[PATCH] Have clang list the imported modules in the debug info

Wed Mar 18 17:31:57 PDT 2015

On Wed, Mar 18, 2015 at 5:21 PM, Adrian Prantl <aprantl at apple.com> wrote:

>
> On Mar 18, 2015, at 5:03 PM, David Blaikie <dblaikie at gmail.com> wrote:
>
>
>
> On Wed, Mar 18, 2015 at 4:53 PM, Adrian Prantl <aprantl at apple.com> wrote:
>
>>
>> On Mar 18, 2015, at 4:41 PM, David Blaikie <dblaikie at gmail.com> wrote:
>>
>>
>>
>> On Wed, Mar 18, 2015 at 4:31 PM, Adrian Prantl <aprantl at apple.com> wrote:
>>
>>>
>>> On Mar 18, 2015, at 4:02 PM, David Blaikie <dblaikie at gmail.com> wrote:
>>>
>>>
>>>
>>> On Wed, Mar 18, 2015 at 3:50 PM, Adrian Prantl <aprantl at apple.com>
>>> wrote:
>>>
>>>>
>>>> On Mar 17, 2015, at 6:44 PM, David Blaikie <dblaikie at gmail.com> wrote:
>>>>
>>>>
>>>>
>>>> On Tue, Mar 17, 2015 at 3:47 PM, Adrian Prantl <aprantl at apple.com>
>>>> wrote:
>>>>
>>>>>
>>>>> > On Mar 17, 2015, at 10:03 AM, Greg Clayton <gclayton at apple.com>
>>>>> wrote:
>>>>> >
>>>>> >
>>>>> >> On Mar 17, 2015, at 9:46 AM, David Blaikie <dblaikie at gmail.com>
>>>>> wrote:
>>>>> >>
>>>>> >>
>>>>> >>
>>>>> >> On Tue, Mar 17, 2015 at 9:42 AM, Greg Clayton <gclayton at apple.com>
>>>>> wrote:
>>>>> >>
>>>>> >>> On Mar 16, 2015, at 6:47 PM, David Blaikie <dblaikie at gmail.com>
>>>>> wrote:
>>>>> >>>
>>>>> >>>
>>>>> >>>
>>>>> >>> On Mon, Mar 16, 2015 at 5:14 PM, Adrian Prantl <aprantl at apple.com>
>>>>> wrote:
>>>>> >>>
>>>>> >>> Thanks for the explanation David, I missed that it is entirely the
>>>>> linker's (or some dwarf post-processor's) responsibility to find the module
>>>>> files and link in the debug info from the .pcm files, so debugger doesn’t
>>>>> notice a difference.
>>>>> >>>
>>>>> >>> I think there's still some confusion here.
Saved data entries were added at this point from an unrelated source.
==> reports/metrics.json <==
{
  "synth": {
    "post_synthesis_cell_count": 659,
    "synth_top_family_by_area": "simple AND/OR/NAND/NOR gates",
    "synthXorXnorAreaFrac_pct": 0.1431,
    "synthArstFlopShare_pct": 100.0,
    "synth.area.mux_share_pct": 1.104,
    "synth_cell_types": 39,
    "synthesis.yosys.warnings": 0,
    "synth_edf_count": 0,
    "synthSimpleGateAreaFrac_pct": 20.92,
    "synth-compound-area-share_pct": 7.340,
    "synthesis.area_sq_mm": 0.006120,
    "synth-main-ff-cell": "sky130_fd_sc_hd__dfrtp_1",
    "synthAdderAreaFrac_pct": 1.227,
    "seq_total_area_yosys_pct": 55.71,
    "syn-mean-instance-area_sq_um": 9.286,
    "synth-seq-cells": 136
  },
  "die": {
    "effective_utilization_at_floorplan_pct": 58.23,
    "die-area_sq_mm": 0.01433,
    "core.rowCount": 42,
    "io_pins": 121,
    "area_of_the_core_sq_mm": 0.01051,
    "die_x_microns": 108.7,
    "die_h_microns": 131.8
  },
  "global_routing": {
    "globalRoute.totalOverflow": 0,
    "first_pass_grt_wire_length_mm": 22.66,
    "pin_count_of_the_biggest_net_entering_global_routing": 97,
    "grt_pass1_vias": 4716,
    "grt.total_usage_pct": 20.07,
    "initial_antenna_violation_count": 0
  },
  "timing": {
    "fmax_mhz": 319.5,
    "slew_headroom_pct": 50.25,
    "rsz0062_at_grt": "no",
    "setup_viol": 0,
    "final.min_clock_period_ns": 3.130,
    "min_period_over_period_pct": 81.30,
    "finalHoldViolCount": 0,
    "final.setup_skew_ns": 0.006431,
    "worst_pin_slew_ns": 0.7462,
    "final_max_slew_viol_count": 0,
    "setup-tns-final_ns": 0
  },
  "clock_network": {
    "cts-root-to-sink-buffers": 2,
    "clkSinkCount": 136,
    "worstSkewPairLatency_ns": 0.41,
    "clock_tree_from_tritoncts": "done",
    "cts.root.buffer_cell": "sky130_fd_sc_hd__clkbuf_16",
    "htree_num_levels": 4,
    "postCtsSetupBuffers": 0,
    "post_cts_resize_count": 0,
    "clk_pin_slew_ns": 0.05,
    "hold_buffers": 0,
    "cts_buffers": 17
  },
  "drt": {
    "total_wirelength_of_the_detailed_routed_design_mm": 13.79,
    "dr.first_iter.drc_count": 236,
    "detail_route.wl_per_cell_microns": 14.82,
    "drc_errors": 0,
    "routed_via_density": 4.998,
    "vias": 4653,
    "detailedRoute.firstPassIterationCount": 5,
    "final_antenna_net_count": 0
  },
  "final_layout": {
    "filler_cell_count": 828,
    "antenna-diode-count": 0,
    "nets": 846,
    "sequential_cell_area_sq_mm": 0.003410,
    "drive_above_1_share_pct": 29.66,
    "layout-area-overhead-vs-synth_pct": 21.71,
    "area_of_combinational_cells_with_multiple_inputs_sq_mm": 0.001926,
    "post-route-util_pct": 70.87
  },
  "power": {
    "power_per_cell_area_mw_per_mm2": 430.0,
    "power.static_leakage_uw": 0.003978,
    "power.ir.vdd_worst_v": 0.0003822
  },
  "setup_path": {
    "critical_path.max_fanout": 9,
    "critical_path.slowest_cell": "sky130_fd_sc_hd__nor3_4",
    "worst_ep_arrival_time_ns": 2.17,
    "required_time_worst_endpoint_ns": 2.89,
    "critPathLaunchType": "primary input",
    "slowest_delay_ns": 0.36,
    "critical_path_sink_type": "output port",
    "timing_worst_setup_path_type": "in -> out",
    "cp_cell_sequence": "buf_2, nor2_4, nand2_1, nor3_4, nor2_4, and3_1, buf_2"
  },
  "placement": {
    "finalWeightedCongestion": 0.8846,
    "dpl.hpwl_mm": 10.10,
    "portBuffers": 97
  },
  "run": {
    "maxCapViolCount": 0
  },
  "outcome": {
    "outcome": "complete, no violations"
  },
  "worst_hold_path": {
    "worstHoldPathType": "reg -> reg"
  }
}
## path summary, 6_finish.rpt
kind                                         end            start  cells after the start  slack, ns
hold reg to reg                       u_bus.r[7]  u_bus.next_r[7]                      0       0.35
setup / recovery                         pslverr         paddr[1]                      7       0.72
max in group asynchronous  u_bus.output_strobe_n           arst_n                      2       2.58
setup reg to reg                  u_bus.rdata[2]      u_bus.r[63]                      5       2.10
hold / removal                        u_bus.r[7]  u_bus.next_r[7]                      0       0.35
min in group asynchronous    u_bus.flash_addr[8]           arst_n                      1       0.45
Sorry if I'm rehashing
>>>>> something, but I'll try to explain how this all works.
>>>>> >>>
>>>>> >>> Normal split DWARF:
>>>>> >>>
>>>>> >>> Compiler generates two files: .o and .dwo.
>>>>> >>> .dwo has static, non-relocatable debug info.
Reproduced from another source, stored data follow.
$ cat config.mk
export PLATFORM = sky130hd
export DESIGN_NAME = osc_and_timer_pin_select
export DESIGN_NICKNAME = d
export VERILOG_FILES = /design/src/design/osc_pin_ctrl.v /design/src/design/cc_pin_decode.v /design/src/design/osc_and_timer_pin_select.v
export VERILOG_INCLUDE_DIRS = /design/src /design/src/design
export SDC_FILE = /design/constraint.sdc
export NUM_CORES = 1
export LEC_CHECK = 0
export BUFFER_PORTS_ARGS = -buffer_cell sky130_fd_sc_hd__clkbuf_2
export CORE_UTILIZATION = 51
export DETAILED_ROUTE_END_ITERATION = 10
export GPL_TIMING_DRIVEN = 0
export HOLD_SLACK_MARGIN = 0.06
export PLACE_DENSITY_LB_ADDON = 0.15
export SLEW_MARGIN = 40
export SYNTH_ARGS = -nofsm -noshare
export SYNTH_HDL_FRONTEND = slang
export SYNTH_SLANG_ARGS = --single-unit
$ cat constraint.sdc
create_clock -name core_clk -period 2.2 [get_ports core_clk]
set_input_delay 0.11 -clock core_clk [delete_from_list [all_inputs] [get_ports core_clk]]
set_output_delay 0.11 -clock core_clk [all_outputs]
set_load 0.02 [all_outputs]
$ cat src/design/pin_select_regs.vh
// register offsets, field positions, reset values for the pin select block
`ifndef PIN_SELECT_REGS_VH
`define PIN_SELECT_REGS_VH

// register word offsets (byte addresses)
`define ADDR_CLK_CTRL     8'h00
`define ADDR_SERIAL_CTRL  8'h04
`define ADDR_PULSE_CTRL   8'h08
`define ADDR_CC_CTRL      8'h0C
`define ADDR_PORT_DIR     8'h10
`define ADDR_PORT_LATCH   8'h14
`define ADDR_PIN_STATUS   8'h18

// clock control fields
`define CLK_MAIN_SUB_SEL  0
`define CLK_SUB_STOP      1
`define CLK_SUB_PORT_SW   2
`define CLK_MAIN_STOP     3
`define CLK_ALL_STOP      4
`define CLK_MAIN_FB_DIS   5
`define CLK_SUB_FB_DIS    6
`define CLK_MAIN_PORT_SW  7
`define CLK_CTRL_RESET    8'h08

// serial control fields
`define SER_RX_SEL_LO     0
`define SER_MODE_LO       2
`define SER_I2C_BIT       5
`define SER_RX_SEL_I2C    2'h3
`define SER_MODE_I2C      3'h2
`define SER_CTRL_RESET    8'h00

// pulse timer control fields
`define PT_MODE_LO        0
`define PT_TOGGLE         2
`define PULSE_CTRL_RESET  8'h00

// capture/compare control: out disable a..d at 3:0, dual pwm bit at 4,
// pwm b..d at 7:5, trigger edge at 9:8, io ctrl a..d at 21:10
`define CC_OUT_DIS_LO     0
`define CC_DUAL_PWM       4
`define CC_PWM_LO         5
`define CC_TRIG_EDGE_LO   8
`define CC_IO_CTRL_LO     10
`define CC_OUT_DIS_RESET  4'hF
`define CC_DUAL_PWM_RESET 1'b1

// pin mode codes per pin; the status word does not report them
`define MODE_GPIO_IN      3'h0
`define MODE_GPIO_OUT     3'h1
`define MODE_PERIPH_OUT   3'h2
`define MODE_PERIPH_IN    3'h3
`define MODE_OSC          3'h4
`define MODE_I2C          3'h5

`endif

$ cat src/design/osc_pin_ctrl.v
// oscillator pin control for the main and sub clock pins
`timescale 1ns/1ps
module osc_pin_ctrl (
	// clock control bits
	input  wire main_sub_pin_select,
	input  wire sub_clock_stop,
	input  wire sub_port_switch,
	input  wire main_clock_stop,
	input  wire all_clock_stop,
	input  wire main_feedback_disable,
	input  wire sub_feedback_disable,
	input  wire main_port_switch,
	// oscillator circuit controls
	output reg  main_buf_en,
	output reg  main_fb_en,
	output reg  sub_buf_en,
	output reg  sub_fb_en,
	output wire osc_owns_pins
);

	wire main_mode;
	wire sub_mode;

	// pin mode decode
	assign main_mode = ~main_sub_pin_select & main_port_switch;
	assign sub_mode  = main_sub_pin_select & sub_port_switch &
		main_port_switch;
	assign osc_owns_pins = main_mode | sub_mode;

	// buffer and feedback resistor enables
	always @* begin
		main_buf_en = 1'b0;
		main_fb_en  = 1'b0;
		sub_buf_en  = 1'b0;
		sub_fb_en   = 1'b0;
		if (all_clock_stop) begin
			main_buf_en = 1'b0; // RULE6
		end else if (main_mode) begin
			main_buf_en = ~main_clock_stop; // RULE1 RULE2 RULE3
			main_fb_en  = ~main_feedback_disable; // RULE1 RULE2 RULE3
		end else if (sub_mode) begin
			sub_buf_en = ~sub_clock_stop; // RULE4 RULE5
			sub_fb_en  = ~sub_feedback_disable; // RULE4 RULE5
		end
	end

endmodule // osc_pin_ctrl

$ cat src/design/cc_pin_decode.v
// capture/compare timer pin mode decode for one channel
`timescale 1ns/1ps
module cc_pin_decode (
	// channel control
	input  wire       out_disable,
	input  wire       dual_pwm_mode_bit,
	input  wire       pwm_mode,
	input  wire [2:0] io_ctrl,
	input  wire [1:0] trig_edge,
	input  wire       is_chan_a,
	// decoded pin use
	output reg        drive_out,
	output reg        capture_in,
	output reg        trigger_in
);

	// channel mode decode
	always @* begin
		drive_out  = 1'b0;
		capture_in = 1'b0;
		trigger_in = 1'b0;
		if (!dual_pwm_mode_bit) begin
			if (is_chan_a) begin
				trigger_in = out_disable & (trig_edge != 2'b00); // RULE9
			end else begin
				drive_out = ~out_disable; // RULE10
			end
		end else if (pwm_mode && !is_chan_a) begin
			drive_out = ~out_disable; // RULE11
		end else if (io_ctrl[2]) begin
			capture_in = 1'b1; // RULE13
		end else begin
			drive_out = ~out_disable & (io_ctrl[1:0] != 2'b00); // RULE12
		end
	end

endmodule // cc_pin_decode

$ cat src/design/osc_and_timer_pin_select.v
// shared port pin function select with its control register file
//
// Operation
// RULE1: main pin mode with no stops enables the main buffer, feedback when its disable bit is low.
// RULE2: main pin mode, clock running, feedback disable high keeps buffer on and resistor off.
// RULE3: main pin mode with main stop high turns the buffer off; resistor follows its disable bit.
// RULE4: sub pin mode with no stops runs the sub buffer, resistor following its disable bit.
// RULE5: sub pin mode with sub stop high turns the sub buffer off; resistor still follows its bit.
// RULE6: all-clock-stop forces both buffers and both resistors off.
// RULE7: the shared pin is the serial i2c clock only with dir 0, rx select 11b, mode 010, i2c bit 1.
// RULE8: pulse timer pin mode decodes pulse, programmable, one-shot and wait one-shot outputs.
// RULE9: channel a is the dual pwm trigger input when disabled, dual pwm selected and edge nonzero.
// RULE10: channel b drives the dual pwm wave when enabled and dual pwm selected.
// RULE11: channels b to d drive the pwm wave when enabled in pwm mode.
// RULE12: in timer mode an enabled channel with io field 001 or 01x drives the compare output.
// RULE13: in timer mode an io field with its top bit set makes the pin a capture input.
// RULE14: an unclaimed pin is a general input or, with its direction bit set, a latch output.
// RULE15: all control bits reset to defaults that leave every shared pin a general input.
//
// The address-and-strobe port and the placing of the registers were chosen for this implementation.
`timescale 1ns/1ps
`include "pin_select_regs.vh"
module osc_and_timer_pin_select (
	// clock and reset
	input  wire        core_clk,
	input  wire        sys_rst,
	// register port
	input  wire [7:0]  reg_addr,
	input  wire [31:0] reg_wdata,
	input  wire        reg_wr,
	input  wire        reg_rd,
	output reg  [31:0] reg_rdata,
	// oscillator circuit controls
	output wire        main_buf_en,
	output wire        main_fb_en,
	output wire        sub_buf_en,
	output wire        sub_fb_en,
	// peripheral sources
	input  wire        serial_scl_out,
	input  wire        pulse_timer_wave,
	input  wire [3:0]  cc_wave,
	// pin 45: serial i2c clock or gpio
	input  wire        pin45_in,
	output reg         pin45_out,
	output reg         pin45_oe,
	output wire        serial_scl_in,
	// pins 46 and 47: oscillator or gpio
	input  wire        pin46_in,
	output reg         pin46_out,
	output reg         pin46_oe,
	input  wire        pin47_in,
	output reg         pin47_out,
	output reg         pin47_oe,
	// pulse timer pin
	output reg         pulse_timer_out_pin,
	output reg         pulse_timer_out_oe,
	output reg  [1:0]  pulse_timer_kind,
	// capture/compare pins a..d
	input  wire [3:0]  cc_pin_in,
	output reg  [3:0]  cc_pin_out,
	output reg  [3:0]  cc_pin_oe,
	output wire [3:0]  cc_capture_en,
	output wire        dual_pwm_trigger,
	// input samples for gpio
	output wire [2:0]  gpio_in
);

	////////////////////////////////////////////////////////////////////
	// control registers

	reg  [7:0]  clk_ctrl_ff;
	reg  [7:0]  ser_ctrl_ff;
	reg  [7:0]  pulse_ctrl_ff;
	reg  [21:0] cc_ctrl_ff;
	reg  [2:0]  port_dir_ff;
	reg  [2:0]  port_latch_ff;
	reg  [31:0] nxt_reg_rdata;
	wire [31:0] pin_status;
	wire        osc_owns_pins;
	wire        i2c_clk_sel;
	wire [3:0]  cc_drive;
	wire [3:0]  cc_trig;
	wire        pulse_active;

	// register writes, defaults leave pins as inputs
	always @(posedge core_clk or posedge sys_rst) begin
		if (sys_rst) begin
			clk_ctrl_ff   <= `CLK_CTRL_RESET; // RULE15
			ser_ctrl_ff   <= `SER_CTRL_RESET; // RULE15
			pulse_ctrl_ff <= `PULSE_CTRL_RESET; // RULE15
			cc_ctrl_ff    <= {18'h0_0000, `CC_OUT_DIS_RESET}; // RULE15
			port_dir_ff   <= 3'h0; // RULE15
			port_latch_ff <= 3'h0;
		end else if (reg_wr) begin
			if (reg_addr == `ADDR_CLK_CTRL) begin
				clk_ctrl_ff <= reg_wdata[7:0];
			end else if (reg_addr == `ADDR_SERIAL_CTRL) begin
				ser_ctrl_ff <= reg_wdata[7:0];
			end else if (reg_addr == `ADDR_PULSE_CTRL) begin
				pulse_ctrl_ff <= reg_wdata[7:0];
			end else if (reg_addr == `ADDR_CC_CTRL) begin
				cc_ctrl_ff <= reg_wdata[21:0];
			end else if (reg_addr == `ADDR_PORT_DIR) begin
				port_dir_ff <= reg_wdata[2:0];
			end else if (reg_addr == `ADDR_PORT_LATCH) begin
				port_latch_ff <= reg_wdata[2:0];
			end
		end
	end

	// read mux, unmapped addresses read zero
	always @* begin
		nxt_reg_rdata = 32'h0000_0000;
		if (!reg_rd) begin
			nxt_reg_rdata = 32'h0000_0000;
		end else if (reg_addr == `ADDR_CLK_CTRL) begin
			nxt_reg_rdata = {24'h00_0000, clk_ctrl_ff};
		end else if (reg_addr == `ADDR_SERIAL_CTRL) begin
			nxt_reg_rdata = {24'h00_0000, ser_ctrl_ff};
		end else if (reg_addr == `ADDR_PULSE_CTRL) begin
			nxt_reg_rdata = {24'h00_0000, pulse_ctrl_ff};
		end else if (reg_addr == `ADDR_CC_CTRL) begin
			nxt_reg_rdata = {10'h000, cc_ctrl_ff};
		end else if (reg_addr == `ADDR_PORT_DIR) begin
			nxt_reg_rdata = {29'h0000_0000, port_dir_ff};
		end else if (reg_addr == `ADDR_PORT_LATCH) begin
			nxt_reg_rdata = {29'h0000_0000, port_latch_ff};
		end else if (reg_addr == `ADDR_PIN_STATUS) begin
			nxt_reg_rdata = pin_status;
		end
	end

	// read data register, valid the cycle after the strobe only
	always @(posedge core_clk or posedge sys_rst) begin
		if (sys_rst) begin
			reg_rdata <= 32'h0000_0000;
		end else begin
			reg_rdata <= nxt_reg_rdata;
		end
	end

	////////////////////////////////////////////////////////////////////
	// oscillator pins

	osc_pin_ctrl u_osc (
		.main_sub_pin_select  (clk_ctrl_ff[`CLK_MAIN_SUB_SEL]),
		.sub_clock_stop       (clk_ctrl_ff[`CLK_SUB_STOP]),
		.sub_port_switch      (clk_ctrl_ff[`CLK_SUB_PORT_SW]),
		.main_clock_stop      (clk_ctrl_ff[`CLK_MAIN_STOP]),
		.all_clock_stop       (clk_ctrl_ff[`CLK_ALL_STOP]),
		.main_feedback_disable(clk_ctrl_ff[`CLK_MAIN_FB_DIS]),
		.sub_feedback_disable (clk_ctrl_ff[`CLK_SUB_FB_DIS]),
		.main_port_switch     (clk_ctrl_ff[`CLK_MAIN_PORT_SW]),
		.main_buf_en          (main_buf_en),
		.main_fb_en           (main_fb_en),
		.sub_buf_en           (sub_buf_en),
		.sub_fb_en            (sub_fb_en),
		.osc_owns_pins        (osc_owns_pins)
	);

	// oscillator pins released to gpio when no oscillator mode is set
	always @* begin
		pin46_out = port_latch_ff[1];
		pin46_oe  = port_dir_ff[1] & ~osc_owns_pins; // RULE14
		pin47_out = port_latch_ff[2];
		pin47_oe  = port_dir_ff[2] & ~osc_owns_pins; // RULE14
	end

	////////////////////////////////////////////////////////////////////
	// serial i2c clock pin

	assign i2c_clk_sel = ~port_dir_ff[0] &
		(ser_ctrl_ff[`SER_RX_SEL_LO+1:`SER_RX_SEL_LO] ==
		`SER_RX_SEL_I2C) &
		(ser_ctrl_ff[`SER_MODE_LO+2:`SER_MODE_LO] == `SER_MODE_I2C) &
		ser_ctrl_ff[`SER_I2C_BIT]; // RULE7

	// open-drain clock when selected, else port latch
	always @* begin
		if (i2c_clk_sel) begin
			pin45_out = 1'b0;
			pin45_oe  = ~serial_scl_out; // RULE7
		end else begin
			pin45_out = port_latch_ff[0];
			pin45_oe  = port_dir_ff[0]; // RULE14
		end
	end

	assign serial_scl_in = i2c_clk_sel ? pin45_in : 1'b1;
	assign gpio_in       = {pin47_in, pin46_in, pin45_in};

	////////////////////////////////////////////////////////////////////
	// pulse timer pin

	// kind: 0 pulse, 1 programmable, 2 one-shot, 3 wait one-shot
	assign pulse_active = (pulse_ctrl_ff[`PT_MODE_LO+1:`PT_MODE_LO]
		!= 2'b00);

	always @* begin
		pulse_timer_kind    = 2'b00;
		pulse_timer_out_pin = pulse_timer_wave;
		pulse_timer_out_oe  = pulse_active;
		case (pulse_ctrl_ff[`PT_MODE_LO+1:`PT_MODE_LO])
		2'b01: begin
			pulse_timer_kind = pulse_ctrl_ff[`PT_TOGGLE] ?
				2'b01 : 2'b00; // RULE8
		end
		2'b10: begin
			pulse_timer_kind = 2'b10; // RULE8
		end
		2'b11: begin
			pulse_timer_kind = 2'b11; // RULE8
		end
		default: begin
			pulse_timer_kind = 2'b00;
		end
		endcase
	end

	////////////////////////////////////////////////////////////////////
	// capture/compare channels

	genvar ch;
	generate
		for (ch = 0; ch < 4; ch = ch + 1) begin : g_cc
			cc_pin_decode u_dec (
				// c and d have no dual pwm use: hold them off there
				.out_disable      (cc_ctrl_ff[`CC_OUT_DIS_LO+ch] |
					((ch >= 2) & ~cc_ctrl_ff[`CC_DUAL_PWM])), // RULE10
				.dual_pwm_mode_bit(cc_ctrl_ff[`CC_DUAL_PWM]),
				.pwm_mode         ((ch == 0) ? 1'b0 :
					cc_ctrl_ff[`CC_PWM_LO+ch-1]),
				.io_ctrl          (cc_ctrl_ff[`CC_IO_CTRL_LO+3*ch+2:
					`CC_IO_CTRL_LO+3*ch]),
				.trig_edge        (cc_ctrl_ff[`CC_TRIG_EDGE_LO+1:
					`CC_TRIG_EDGE_LO]),
				.is_chan_a        ((ch == 0) ? 1'b1 : 1'b0),
				.drive_out        (cc_drive[ch]),
				.capture_in       (cc_capture_en[ch]),
				.trigger_in       (cc_trig[ch])
			);
		end
	endgenerate

	// channel pin drive
	always @* begin
		cc_pin_out = cc_wave;
		cc_pin_oe  = cc_drive;
	end

	assign dual_pwm_trigger = cc_trig[0] & cc_pin_in[0]; // RULE9

	// pin status word
	assign pin_status = {14'h0000, cc_capture_en, cc_drive, cc_trig[0],
		pulse_timer_kind, pulse_active, i2c_clk_sel, osc_owns_pins,
		sub_buf_en, sub_fb_en, main_buf_en, main_fb_en};

endmodule // osc_and_timer_pin_select

==> reports/metrics.cfg <==
[worst_setup_path]
reg2reg_slack_ns=0.51
end_kind=output pin
cp_max_fo=4
worstPathCellList=nor4bb_1 > nand4b_1 > or2_2 > clkbuf_2
cpPeakStageDelay_ns=0.43
critical-path-slowest-cell=dfrtp_1
worstPathArrival_ns=1.96
crit_type=reg2out
cp-start-kind=flip-flop
worstPathRequired_ns=2.09

[hold_path]
worstHoldPathType=in2reg

[layout]
drive_gt1_share_pct=46.0
layout_commonest_cell=clkbuf_2
finalCoreUtilization_pct=68.3
area_growth_pct=27.2
final_area_sq_mm=0.00474
num_antenna_cells=0
final_cell_mix=clkbuf_2, dfrtp_1, mux2_2
fin_cells=537
nNetsFinal=493

[synthesis]
syn_area_per_cell_sq_um=12.0
synth_top_family_by_area=multiplexers
yosys.area_share.xor_xnor_pct=0
yosys-top-cells-area=dfrtp_1, mux2_2, mux2_4
synthMuxAreaShare_pct=19.7
synthArstFlopShare_pct=100
synth-simple-area-share_pct=12.9
synthAdderAreaFrac_pct=0
synth-compound-area-share_pct=9.49
ys.warnings.count=0
ys.flop_type=dfrtp_1
synth_seq_cells=74
synth.distinct_cells=52
ys_seq_area_share_pct=49.8
synth_cells=310
synth_top_area_share_pct=46.3
synth_top_area_cell=dfrtp_1
synth_area_sq_mm=0.00373
synth_edf_count=0

[sta]
max-slew-margin-rel_pct=52.0
rsz0062_at_grt=no
hold_viol_final=0
fmax_mhz=484
fin_setup_tns_ns=0
finalSetupViolations=0
min_period_ns=2.07
finClkSkew_ns=0.00708
report.final.slew_viol_count=0
post-route-period-util_pct=93.9
worst_slew_pin_slew_ns=0.713

[die]
io_pins=120
die_area_sq_mm=0.00766
rows=30
fp.dieW_microns=87.5
fp.dieH_microns=87.5
core_sq_mm=0.00694
start_util_pct=53.7

[routing]
via_per_inst=5.39
routed_wl_mm=8.91
ant_nets=0
via_count=2895
dr.first_iter.drc_count=186
routedWlPerCell_microns=16.6
drc=0
drtPass1Iterations=4

[grt]
gr-usage-all-layers_pct=25.3
grt_pass1_vias=2746
grt_pass1_wl_mm=14.2
grt-ovfl-total=0
grt_antenna_before_repair=0
grt_max_degree=43

[outcome]
outcome=complete, no violations

[pwr]
p_leak_nw=2.47
ir_drop_mv=0.417
power_density_mw_per_mm2=613

[cts]
cts_root_buffer=clkbuf_8
clk_pin_slew_ns=0.07
cts_inserted_buffers=9
cts_tree=built
cts_hold_buf=19
cts_sinks=74
clk_path_buf_depth=2
clock_latency_ns=0.36
post-cts-setup-buffers=0
ctsResizeCount=0
htree_levels=3

[placement]
gp_congestion=0.839
placed_cells=502
io_buffer_count=86
dp_hpwl_mm=6.33
placed_area_sq_mm=0.00434

[flow_run]
cap_violations=0

[worst max-delay path, delay by kind of cell, from the launching register on]
kind | cells | cell delay (ns)
and+or+nand+nor | 3 | 1.02
buffers and inverters | 1 | 0.15
DFF | 1 | 0.43
[per-stage QoR]
| stage | setup WS (ns) | hold slack, ns | power (W) |
|---|---|---|---|
| detailed placement | -0.0410 | 0.100 | 0.00181 |
| CTS | 0.146 | 0.0820 | 0.00293 |
| floorplan | 0.217 | 0.242 | 0.00169 |
| global route | 0.0770 | 0.0938 | 0.00302 |
| global placement | -0.596 | 0.344 | 0.00179 |
| finish | 0.133 | 0.0873 | 0.00291 |
[power breakdown]
| part | internal, W | total, W | switching (W) | leakage, nW |
|---|---|---|---|---|
| registers | 0.00141 | 0.00145 | 0.0000438 | 1.01 |
| logic | 0.000168 | 0.000357 | 0.000189 | 1.35 |
| clock network | 0.000616 | 0.00110 | 0.000482 | 0.107 |
[final timing paths]
| kind | cells after the start | endpoint | startpoint |
|---|---|---|---|
| setup reg to reg | 4 | reg_rdata[5] | port_dir_ff[0] |
| min in group asynchronous | 3 | cc_ctrl_ff[19] | sys_rst |
| max in group asynchronous | 4 | cc_ctrl_ff[1] | sys_rst |
| setup / recovery | 4 | serial_scl_in | port_dir_ff[0] |
| hold reg to reg | 1 | pulse_ctrl_ff[7] | pulse_ctrl_ff[7] |
| hold / removal | 2 | cc_ctrl_ff[5] | reg_wdata[5] |
[cell families after synthesis]
kind of cell	Yosys count
AO/OA/AOI/OAI	50
other	1
multiplexers	57
AND/OR/NAND/NOR	80
buffers and inverters	48
flip-flops	74
[synthesized netlist by cell type (2+ instances only)]
| library cell | count |
|---|---|
| a21o_1 | 3 |
| mux2_4 | 20 |
| nand3_1 | 4 |
| a21oi_1 | 5 |
| and3_1 | 7 |
| mux2_2 | 32 |
| buf_6 | 2 |
| inv_1 | 6 |
| nor2_1 | 22 |
| dfstp_2 | 5 |
| mux2i_1 | 3 |
| nor2b_1 | 4 |
| o21ai_0 | 12 |
| o311ai_0 | 2 |
| a211oi_1 | 2 |
| o2111ai_1 | 2 |
| nand4b_1 | 2 |
| buf_4 | 26 |
| nor3b_1 | 3 |
| nand2_1 | 10 |
| nand4_1 | 3 |
| nor4_1 | 2 |
| nor3_1 | 2 |
| buf_2 | 3 |
| and2_1 | 6 |
| dfrtp_1 | 69 |
| a22oi_1 | 9 |
| or2_2 | 2 |
| o21bai_1 | 4 |
| clkbuf_1 | 10 |
| o22ai_1 | 2 |
| mux4_2 | 2 |
| a32o_1 | 4 |
| nor4b_1 | 2 |
[metal layers]
layer  global-route usage [%]  routed length (microns)  vias up
met4                     10.7                      195        0
li1                         -                        -     1335
met3                     5.56                      572       15
met1                     36.0                     4120     1419
met5                        0                        0        -
met2                     37.9                     4020      126
[area by class of cell]
type	instances	area, sq um
plain buffers	42	274
well taps	96	120
inverters	6	27.5
repair buffers	106	641
clock buffers	14	173
flip-flops and latches	74	1860
clock inverters	2	35.0
fillers	571	2200
multi-input cells	197	1620
[flip-flops by register name (all words and copies together), names as in the netlist]
signal	cells
cc_ctrl_ff	22
reg_rdata	22
clk_ctrl_ff	8
pulse_ctrl_ff	8
ser_ctrl_ff	8
port_dir_ff	3
port_latch_ff	3
(Power assumes the default switching activity.)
>>>>> >>> .o has a skeleton compile_unit that has the name of the .dwo file
>>>>> and a hash to verify that the .dwo file isn't stale when the debugger reads
>>>>> it.
>>>>> >>> The .o files are all linked together, the .dwo files stay where
>>>>> they are.
>>>>> >>> The debugger reads the linked executable, finds the skeleton
>>>>> compile_units contained therein, and find/loads the .dwo files
>>>>> >>>
>>>>> >>> The scenario I have in mind for module debug info is this:
>>>>> >>> Module is compiled as an object file with debug info (this file is
>>>>> actually a .dwo file, even if it has some other extension - it has the
>>>>> non-relocatable debug info in it)
>>>>> >>> .o file has a comdat'd skeleton compile_unit describing the
>>>>> .dwo/module file
>>>>> >>> <from here on no extra work is required, the linker and debugger
>>>>> just act as normal>
>>>>> >>> The .o files are linked together, the skeleton compile_units get
>>>>> deduplicated by the linker (comdat sections)
>>>>> >>
>>>>> >> One issue I can think of is we will need to figure out a way to
>>>>> make COMDAT work with mach-o. COMDAT requires large number of sections and
>>>>> mach-o can only have 255.
>>>>> >>
>>>>> >> Ah, fair enough - how does MachO handle inline functions (the most
>>>>> common use of comdat) currently, then?
>>>>> >
>>>>> > Currently mach-o relies on symbols in the symbol table being marked
>>>>> as weak and I believe the data for these symbols are in special sections
>>>>> that are marked as containing items that can be coalesced.
>>>>> >
>>>>> That’s not necessarily an issue that needs to be solved on Darwin, or
>>>>> am I maybe missing something? The linker leaves all debug info in the .o
>>>>> (as it currently does) and llvm-dsymutil is resolving all the external
>>>>> module type references while creating the .dSYM bundle.
>>>>>
>>>>
>>>> Yeah, with a debug aware linker (or in the case of dsymutil, a
>>>> debug-only linker) you would just know that since you're looking at object
>>>> files, module references will be redundant across objects and should be
>>>> deduplicated (by the dwo hash, most likely).
>>>>
>>>> If you're not teaching your debugger to read modules, and want to link
>>>> the debug info in from the .dwos - at that point you can probably drop the
>>>> skeleton stuff entirely (you'd still need to teach your debugger about .dwo
>>>> sections and some of the esoteric things there - like str_index and the
>>>> extra/special line table just for file names (decl_file, etc, uses this))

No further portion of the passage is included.